Exercise goal — Please copy the leading lines of the entries below exactly, concluding with the line in which "met5 | - | - | 0 |" occurs.

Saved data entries
%%

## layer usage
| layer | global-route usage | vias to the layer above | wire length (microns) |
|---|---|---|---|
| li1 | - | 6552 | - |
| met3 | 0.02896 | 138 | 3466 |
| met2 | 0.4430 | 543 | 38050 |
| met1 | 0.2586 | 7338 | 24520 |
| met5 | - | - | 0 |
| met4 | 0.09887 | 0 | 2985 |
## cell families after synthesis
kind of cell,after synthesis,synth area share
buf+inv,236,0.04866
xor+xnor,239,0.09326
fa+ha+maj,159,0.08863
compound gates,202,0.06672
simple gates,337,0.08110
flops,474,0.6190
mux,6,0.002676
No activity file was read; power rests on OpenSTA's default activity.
### config.mk
export PLATFORM = sky130hd
export DESIGN_NAME = mm_regs
export DESIGN_NICKNAME = d
export VERILOG_FILES = /design/src/logic/blob_pkg.sv /design/src/logic/mm_regs.sv
export SDC_FILE = /design/constraint.sdc
export NUM_CORES = 1
export LEC_CHECK = 0
export BUFFER_PORTS_ARGS = -buffer_cell sky130_fd_sc_hd__buf_2
export CORE_UTILIZATION = 40
export DETAILED_ROUTE_END_ITERATION = 8
export GPL_ROUTABILITY_DRIVEN = 0
export GPL_TIMING_DRIVEN = 0
export PLACE_DENSITY_LB_ADDON = 0.25
export SYNTH_ARGS = -nofsm -noshare
export SYNTH_HDL_FRONTEND = slang
export SYNTH_SLANG_ARGS = --single-unit
### constraint.sdc
create_clock -name clk -period 2.3 [get_ports clk]
set_input_delay 0.345 -clock clk [delete_from_list [all_inputs] [get_ports clk]]
set_output_delay 0.345 -clock clk [all_outputs]
set_load 0.02 [all_outputs]
### src/logic/blob_pkg.sv
// shared types, colour rules, message ids and register map of the blob tracker
package blob_pkg;

	////////////////////////////////////////////////////////////
	// stream types
	////////////////////////////////////////////////////////////

	typedef struct packed {
		logic [7:0] red;
		logic [7:0] green;
		logic [7:0] blue;
	} pixel_t;

	// one stream word, pixel plus packet marks
	typedef struct packed {
		pixel_t pix;
		logic   sop;
		logic   eop;
	} beat_t;

	typedef logic [10:0] coord_t;

	typedef struct packed {
		coord_t xmin;
		coord_t ymin;
		coord_t xmax;
		coord_t ymax;
	} box_t;

	// enum order is also detection priority
	typedef enum logic [2:0] {
		COL_NONE,
		COL_RED,
		COL_GREEN,
		COL_BLUE,
		COL_VIOLET,
		COL_YELLOW
	} colour_e;

	localparam int NUM_COLOURS = 5;

	////////////////////////////////////////////////////////////
	// colour rules, all bounds exclusive except v_hi
	////////////////////////////////////////////////////////////

	// with h_wrap set the hue matches above h_hi or below h_lo
	typedef struct packed {
		logic [7:0] h_lo;
		logic [7:0] h_hi;
		logic [7:0] h_wrap;
		logic [7:0] s_lo;
		logic [7:0] s_hi;
		logic [7:0] v_lo;
		logic [7:0] v_hi;
	} hsv_rule_t;

	// index 0 is red, through 4 for yellow
	localparam hsv_rule_t COLOUR_RULES [NUM_COLOURS] = '{
		'{8'd25, 8'd170, 8'd1, 8'd149, 8'd232, 8'd125, 8'd200},
		'{8'd60, 8'd80, 8'd0, 8'd75, 8'd200, 8'd50, 8'd128},
		'{8'd90, 8'd120, 8'd0, 8'd76, 8'd195, 8'd25, 8'd128},
		// violet is hue below 15 only, the high side can never match
		'{8'd15, 8'd255, 8'd1, 8'd80, 8'd150, 8'd75, 8'd125},
		'{8'd25, 8'd45, 8'd0, 8'd100, 8'd153, 8'd102, 8'd245}
	};

	// indexed by colour_e, none paints black
	localparam pixel_t HIGHLIGHT [6] = '{
		24'h000000, 24'hff0001, 24'h00ff00, 24'h0000ff, 24'h8e1596, 24'hedff6f
	};

	// outline pixel, index 0 is red
	localparam pixel_t BOX_COLOUR [NUM_COLOURS] = '{
		24'hff7575, 24'h92ff96, 24'h92eeff, 24'hff92ea, 24'hf9ff92
	};

	////////////////////////////////////////////////////////////
	// messages and register map
	////////////////////////////////////////////////////////////

	localparam logic [31:0] MSG_ID [NUM_COLOURS] = '{
		{8'h00, "RBB"}, {8'h00, "GBB"}, {8'h00, "BBB"}, {8'h00, "VBB"}, {8'h00, "YBB"}
	};

	localparam logic [31:0] CHIP_ID = 32'h1234eee2;

	typedef enum logic [2:0] {
		ADDR_STATUS = 3'd0,
		ADDR_MSG    = 3'd1,
		ADDR_ID     = 3'd2
	} mm_addr_e;

	// three words per colour, id then top-left then bottom-right
	typedef enum logic [3:0] {
		MSG_IDLE,
		MSG_R_ID, MSG_R_TL, MSG_R_BR,
		MSG_G_ID, MSG_G_TL, MSG_G_BR,
		MSG_B_ID, MSG_B_TL, MSG_B_BR,
		MSG_V_ID, MSG_V_TL, MSG_V_BR,
		MSG_Y_ID, MSG_Y_TL, MSG_Y_BR
	} msg_state_e;

endpackage
### src/logic/mm_regs.sv
// memory-mapped port for status, message reads, chip id and fifo flush
`timescale 1ns/1ps

module mm_regs (
	input  logic               clk,
	input  logic               reset_n,
	input  logic               s_chipselect,
	input  logic               s_read,
	input  logic               s_write,
	input  blob_pkg::mm_addr_e s_address,
	input  logic [31:0]        s_writedata,
	output logic [31:0]        s_readdata,
	input  logic [31:0]        fifo_q,
	input  logic [7:0]         fifo_level,
	input  logic               fifo_empty,
	output logic               fifo_pop,
	output logic               fifo_clear
);

	logic [7:0] status_reg;
	logic read_d;

	always_ff @(posedge clk) begin
		if (!reset_n) begin
			status_reg <= 8'h00;
		end else if (s_chipselect && s_write && s_address == blob_pkg::ADDR_STATUS) begin
			status_reg <= s_writedata[7:0];
		end
	end

	// bit 4 of a status write flushes the fifo
	assign fifo_clear = s_chipselect && s_write && s_address == blob_pkg::ADDR_STATUS
		&& s_writedata[4];

	// pop once per read pulse, on its first cycle
	assign fifo_pop = s_chipselect && s_read && !read_d && !fifo_empty
		&& s_address == blob_pkg::ADDR_MSG;

	always_ff @(posedge clk) begin
		if (!reset_n) begin
			s_readdata <= '0;
			read_d <= 1'b0;
		end else begin
			read_d <= s_read;
			if (s_chipselect && s_read) begin
				case (s_address)
					// flush bit is write-only
					blob_pkg::ADDR_STATUS: s_readdata <= {16'h0, fifo_level, status_reg & 8'hef};
					blob_pkg::ADDR_MSG: s_readdata <= fifo_q;
					blob_pkg::ADDR_ID: s_readdata <= blob_pkg::CHIP_ID;
					default: s_readdata <= '0;
				endcase
			end
		end
	end

endmodule

==> impl_metrics.yaml, run 1 <==
power:
  p_int_w: 0.000998
  power.share.sequential_pct: 53.8
  clock_power_share_pct: 31.8
  irDropWorstVdd_v: 0.000348
  power.switching_fraction_pct: 25.1
  p_per_area_nw_per_um2: 577
  switch_pwr_w: 0.000334
  power_frac_comb_pct: 14.4
  static-leakage-power_nw: 1.04
synth:
  ys_types: 25
  synth_top_cell_area_share_pct: 46.4
  netlist.top_cell.by_area: "dfxtp_1"
  postSynthAreaPerCell_um2: 8.58
  cell_types_occupying_the_most_area_after_synthesis: "dfxtp_1 (46%), a21oi_1 (9.3%), nand2_1 (8.0%), a22o_1 (5.1%), nand3_1 (4.9%)"
  netlist_area_um2: 1730
  postSynthCellCount: 201
  seq_area_frac_synth_pct: 46.4
  ys_seq_elements: 40
  mappedNetlistNets: 282
  synth_warnings: 0
timing:
  slew-limit-headroom_pct: 54.5
  layout_min_cycle_time_ns: 1.85
  tightest_slew_ns: 0.680
  timing.clock.skew_ns: 0.00456
  fin_tns_setup_ns: 0
  report.final.slew_viol_count: 0
  fin_crit_sh_pct: 80.5
  timing_hold_violations_final: 0
  fmax_achieved_ghz: 0.540
  setup_repair_after_global_routing_missed_its_margin: "false"
  setup_viol_count_final: 0
grt:
  grt.total_usage_pct: 20.1
  grt_remaining_overflow: 0
  global_route_wire_length_before_repair_mm: 6.87
  grt_max_degree: 12
  grt_antenna_before_repair: 0
  first_global_vias: 1550
floorplan:
  std_cell_rows: 23
  boundaryPins: 115
  fp.dieW_um: 67.7
  initial_core_utilization_pct: 42.5
  core_region_area_um2: 4060
  dieHeight_um: 67.7
  floorplan.die_area_um2: 4580
worst_hold_path:
  min-delay-path-class: "input port to register"
cells_and_area:
  total_area_of_multi_input_combinational_cells_um2: 843
  design_area_um2: 2310
  area_delta_synth_final_pct: 33.9
  sequential_cell_area_um2: 801
  layout.nets: 378
  largest_register_ff_count: 32
  antenna_cells: 0
  fill_cells: 396
  final_layout_size_suffix_gt1_share_pct: 36.4
status:
  outcome: "completed"
setup_path:
  required_ns: 1.96
  cp_max_fo: 10
  timing_worst_setup_path_type: "input port to output port"
  worstPathArrival_ns: 1.51
  crit_path_end_kind: "output port"
  start_kind: "input port"
clock_tree:
  clkLatencyLatePin_ns: 0.28
  post_cts.resized_instances: 0
  clock-sinks: 40
  cts_hold_repair.buffers: 0
  cts_made_buffers: 5
  cts_root_buf: "clkbuf_8"
  path_clk_slew_ns: 0.07
  h_tree_depth_reported_by_cts: 2
  cts_tree: "built"
  clk_path_buf_depth: 2
  cts_setup_buffers: 0
routing:
  route.final.wire_length_mm: 4.34
  ant_nets: 0
  post_drt_via_cell_ratio: 4.97
  drc_errors: 0
  drt_pre_antenna_iters: 5
  route.vias.total: 1726
  drtIter0Drc: 88
  wl_per_cell_um: 12.5
place:
  place_area_um2: 2230
  port_buffers: 89
  hpwlAfterDp_mm: 3.24
run:
  maxCapViolCount: 0
## power by group through the flow
stage | Sequential (W) | Clock [W] | Combinational [W]
3_3_place_gp | 0.000732 | 0 | 0.000191
2_1_floorplan | 0.000749 | 0 | 0.0000900
6_report | 0.000716 | 0.000424 | 0.000192
3_5_place_dp | 0.000732 | 0 | 0.000193
5_1_grt | 0.000718 | 0.000463 | 0.000213
4_1_cts | 0.000716 | 0.000442 | 0.000194
## path summary, 6_finish.rpt
check	depth (start not counted)	slack (ns)	end	start
setup / recovery	6	0.45	fifo_pop	s_address[2]
setup reg to reg	3	1.42	s_readdata[5]$_SDFFE_PN0N_	status_reg[5]$_SDFFE_PN0P_
hold reg to reg	2	0.45	s_readdata[12]$_SDFFE_PN0N_	s_readdata[12]$_SDFFE_PN0N_
hold / removal	3	0.30	s_readdata[18]$_SDFFE_PN0N_	fifo_q[18]
## worst max-delay path, cell delays in order
cell	delay, ns
buf_2	0.15
nor3b_4	0.39
buf_4	0.25
nand2_1	0.06
nor3_1	0.12
buf_2	0.18
## area by class of cell
class | count | area share, %
Buffer | 15 | 3.36
Multi-Input combinational cell | 145 | 36.5
Tap cell | 50 | 2.71
Sequential cell | 40 | 34.7
Inverter | 1 | 0.162
Timing Repair Buffer | 89 | 19.3
Clock inverter | 1 | 0.217
Clock buffer | 6 | 3.14
## stage by stage
step	worst slack [ns]	util (%)	power [W]	hold slack, ns	cells
2_1_floorplan	0.436	-	0.000839	0.431	201
3_3_place_gp	0.432	55.0	0.000923	0.436	340
3_5_place_dp	0.442	55.0	0.000925	0.441	340
4_1_cts	0.438	57.0	0.00135	0.288	347
5_1_grt	0.306	57.0	0.00139	0.306	347
6_report	0.448	57.0	0.00133	0.298	347
## routing by layer
layer	wire, µm	share of wire, %	vias to the layer above	global-route usage (%)
li1	-	-	889	-
met1	2070	48	777	26.4
met2	1960	45	55	31.8
met3	274	6.3	5	5.24
met4	36	0.83	0	6.38
met5	0	0	-	0
## cell usage after synthesis
master / count
a2111oi_4: 1
a21oi_1: 32
a22o_1: 10
and2_1: 3
and4b_1: 1
buf_1: 1
buf_2: 5
buf_4: 2
buf_6: 1
clkbuf_1: 6
dfxtp_1: 40
inv_2: 1
mux2_1: 5
mux2i_1: 7
nand2_1: 37
nand2_2: 1
nand2b_1: 10
nand3_1: 17
nor2_1: 2
nor2_2: 1
nor3_1: 11
nor3b_1: 1
nor3b_4: 1
o21ai_0: 3
o21ai_1: 2
## layout by cell type, fill, tap and decap left out, drive strengths merged
master   netlist  routed
clkbuf         6      12
a22o          10      10
nand3         17      17
mux2i          7       7
inv            1       1
a2111oi        1       1
clkinv         0       1
nor2           3       3
dfxtp         40      40
and4b          1       1
nor3          11      11
and2           3       3
a21oi         32      32
mux2           5       5
nand2b        10      10
nor3b          2       2
buf            9      98
nand2         38      38
o21ai          5       5
## cells by family after synthesis
| group | after synthesis | synth area share (%) |
|---|---|---|
| muxes | 12 | 7.32 |
| DFF | 40 | 46.4 |
| AOI/OAI and AO/OA | 48 | 17.4 |
| and+or+nand+nor | 85 | 24.1 |
| buffers and inverters | 16 | 4.71 |
Power figures use the tool's default switching activity.
==> run 2, diff against run 1 <==
--- a/config.mk
+++ b/config.mk
@@ -5,8 +5,9 @@
 export SDC_FILE = /design/constraint.sdc
 export NUM_CORES = 1
 export LEC_CHECK = 0
+export ABC_AREA = 1
 export BUFFER_PORTS_ARGS = -buffer_cell sky130_fd_sc_hd__buf_2
-export CORE_UTILIZATION = 40
+export CORE_UTILIZATION = 38
 export DETAILED_ROUTE_END_ITERATION = 8
 export GPL_ROUTABILITY_DRIVEN = 0
 export GPL_TIMING_DRIVEN = 0
==> constraint.sdc (replaced) <==
create_clock -name clk -period 1.7 [get_ports clk]
set_input_delay 0.255 -clock clk [delete_from_list [all_inputs] [get_ports clk]]
set_output_delay 0.255 -clock clk [all_outputs]
set_load 0.02 [all_outputs]
==> impl_metrics.yaml, run 2 <==
status:
  outcome: "completed"
clock_tree:
  cts_tree: "built"
  clock-sinks: 40
  cts_made_buffers: 5
  cts_root_buf: "clkbuf_8"
  path_clk_slew_ns: 0.08
  clk_path_buf_depth: 2
  cts_hold_repair.buffers: 0
  clkLatencyLatePin_ns: 0.30
  h_tree_depth_reported_by_cts: 2
cells_and_area:
  largest_register_ff_count: 32
  mostFrequentLayoutCell: "buf_2"
  final_layout_size_suffix_gt1_share_pct: 33.5
  area_delta_synth_final_pct: 36.1
  layout.nets: 423
  sequential_cell_area_um2: 801
  final_cell_count_no_fill: 395
  antenna_cells: 0
  layout_common_cells: "buf_2 (95), nand2_1 (77), dfxtp_1 (40), a21oi_1 (33), o21ai_0 (25)"
  total_area_of_multi_input_combinational_cells_um2: 808
  fill_cells: 433
  design_area_um2: 2390
place:
  hpwlAfterDp_mm: 3.35
  port_buffers: 89
  placed_cells_incl_taps: 388
  place_area_um2: 2260
routing:
  met2_length_mm: 1.99
  wl_per_cell_um: 11.7
  met1_length_mm: 2.25
  drt_pre_antenna_iters: 4
  drtIter0Drc: 105
  route.vias.total: 1886
  post_drt_via_cell_ratio: 4.77
  met3_length_um: 314
  drc_errors: 0
  route.top_layer_used: "met4"
  ant_nets: 0
  route.final.wire_length_mm: 4.63
floorplan:
  core_region_area_um2: 4380
  boundaryPins: 115
  dieHeight_um: 69.9
  fp.dieW_um: 69.9
  initial_core_utilization_pct: 40.0
  floorplan.die_area_um2: 4890
  std_cell_rows: 24
setup_path:
  required_ns: 1.44
  timing_worst_setup_path_type: "input port to output port"
  crit_path_end_kind: "output port"
  start_kind: "input port"
  cp_max_fo: 10
  worstPathArrival_ns: 1.21
power:
  p_int_w: 0.00161
  static-leakage-power_nw: 1.22
  p_per_area_nw_per_um2: 901
  irDropWorstVdd_v: 0.000470
  power_frac_comb_pct: 13.9
  clock_power_share_pct: 40.0
  power.share.sequential_pct: 46.1
  power.switching_fraction_pct: 25.2
  switch_pwr_w: 0.000541
synth:
  netlist.top_cell.by_area: "dfxtp_1"
  synth-main-ff-cell: "dfxtp_1"
  synth.cells.most_frequent: "nand2_1 (77), dfxtp_1 (40), a21oi_1 (33), o21ai_0 (25), nand3_1 (20)"
  postSynthCellCount: 247
  synth_enable_flop_cells: 0
  ys_types: 18
  cell_types_occupying_the_most_area_after_synthesis: "dfxtp_1 (46%), nand2_1 (16%), a21oi_1 (9.4%), o21ai_0 (7.1%), nand3_1 (5.7%)"
  mappedNetlistNets: 328
  ys_seq_elements: 40
  synth_top_cell_area_share_pct: 45.7
  synth-async-reset-ratio_pct: 0
  postSynthAreaPerCell_um2: 7.10
  seq_area_frac_synth_pct: 45.7
  synth_most_common_cell: "nand2_1"
  netlist_area_um2: 1750
  synth_warnings: 0
timing:
  timing.clock.skew_ns: 0.0103
  setup_repair_after_global_routing_missed_its_margin: "false"
  timing_hold_violations_final: 0
  fin_crit_sh_pct: 86.0
  fin_tns_setup_ns: 0
  slew-limit-headroom_pct: 67.7
  layout_min_cycle_time_ns: 1.46
  report.final.slew_viol_count: 0
  fmax_achieved_ghz: 0.684
  tightest_slew_ns: 0.485
  setup_viol_count_final: 0
grt:
  grt_max_degree: 13
  first_global_vias: 1678
  grt_remaining_overflow: 0
  grt.total_usage_pct: 19.8
  grt_antenna_before_repair: 0
  global_route_wire_length_before_repair_mm: 7.80
worst_hold_path:
  min-delay-path-class: "input port to register"
run:
  maxCapViolCount: 0
-- run 2: cell families after synthesis --
family / Yosys count / synth area share [%]
AND/OR/NAND/NOR: 118 / 29.0
AO/OA/AOI/OAI: 60 / 17.1
flip-flops: 40 / 45.7
buffers and inverters: 29 / 8.21
-- run 2: metal layers --
metal	global-route usage, %	vias to the layer above
met5	0	-
li1	-	993
met1	29.1	815
met2	29.1	70
met3	3.75	8
met4	6.67	0
-- run 2: final timing paths --
path / start / end / slack [ns] / depth (start not counted)
worst min register to register: s_readdata[7]$_SDFFE_PN0N_ / s_readdata[7]$_SDFFE_PN0N_ / 0.46 / 2
worst max-delay path: s_address[2] / fifo_clear / 0.24 / 6
worst min-delay path: s_writedata[3] / status_reg[3]$_SDFFE_PN0P_ / 0.18 / 3
worst max register to register: status_reg[1]$_SDFFE_PN0P_ / s_readdata[1]$_SDFFE_PN0N_ / 0.89 / 4
-- run 2: worst max-delay path, cell delays in order --
cell and delay [ns]:
buf_2 0.13, nor2_4 0.24, nand4_4 0.16, buf_6 0.18, nor2_1 0.07, buf_2 0.16
-- run 2: power by group through the flow --
stage               Sequential, W  Clock, W  Combinational, W
global placement          0.00101         0          0.000300
detailed placement        0.00101         0          0.000301
floorplan                 0.00105         0          0.000124
finish                   0.000990  0.000861          0.000299
global route             0.000995  0.000918          0.000334
CTS                      0.000990  0.000870          0.000302
-- run 2: metrics by stage --
stage	setup WS [ns]	total power, W	utilization (%)	hold slack [ns]
detailed placement	0.0948	0.00131	51.6	0.455
finish	0.238	0.00215	54.4	0.176
global placement	0.150	0.00131	51.6	0.449
CTS	0.0710	0.00216	54.5	0.177
floorplan	0.191	0.00118	-	0.348
global route	0.145	0.00225	54.4	0.185
-- run 2: what timing repair did --
action / CTS / global route
resized for setup: 0 / 0
endpoints found under the setup margin: 0 / 1
buffers inserted: 0 / 0
-- run 2: layout make-up --
cell class,instances,share of cell area (%)
multi-input cells,178,33.9
flip-flops and latches,40,33.6
repair buffers,89,18.7
clock buffers,7,4.04
plain buffers,14,3.67
well taps,52,2.73
inverters,14,2.20
clock inverters,1,1.26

%%

Task solution —
## layer usage
| layer | global-route usage | vias to the layer above | wire length (microns) |
|---|---|---|---|
| li1 | - | 6552 | - |
| met3 | 0.02896 | 138 | 3466 |
| met2 | 0.4430 | 543 | 38050 |
| met1 | 0.2586 | 7338 | 24520 |
| met5 | - | - | 0 |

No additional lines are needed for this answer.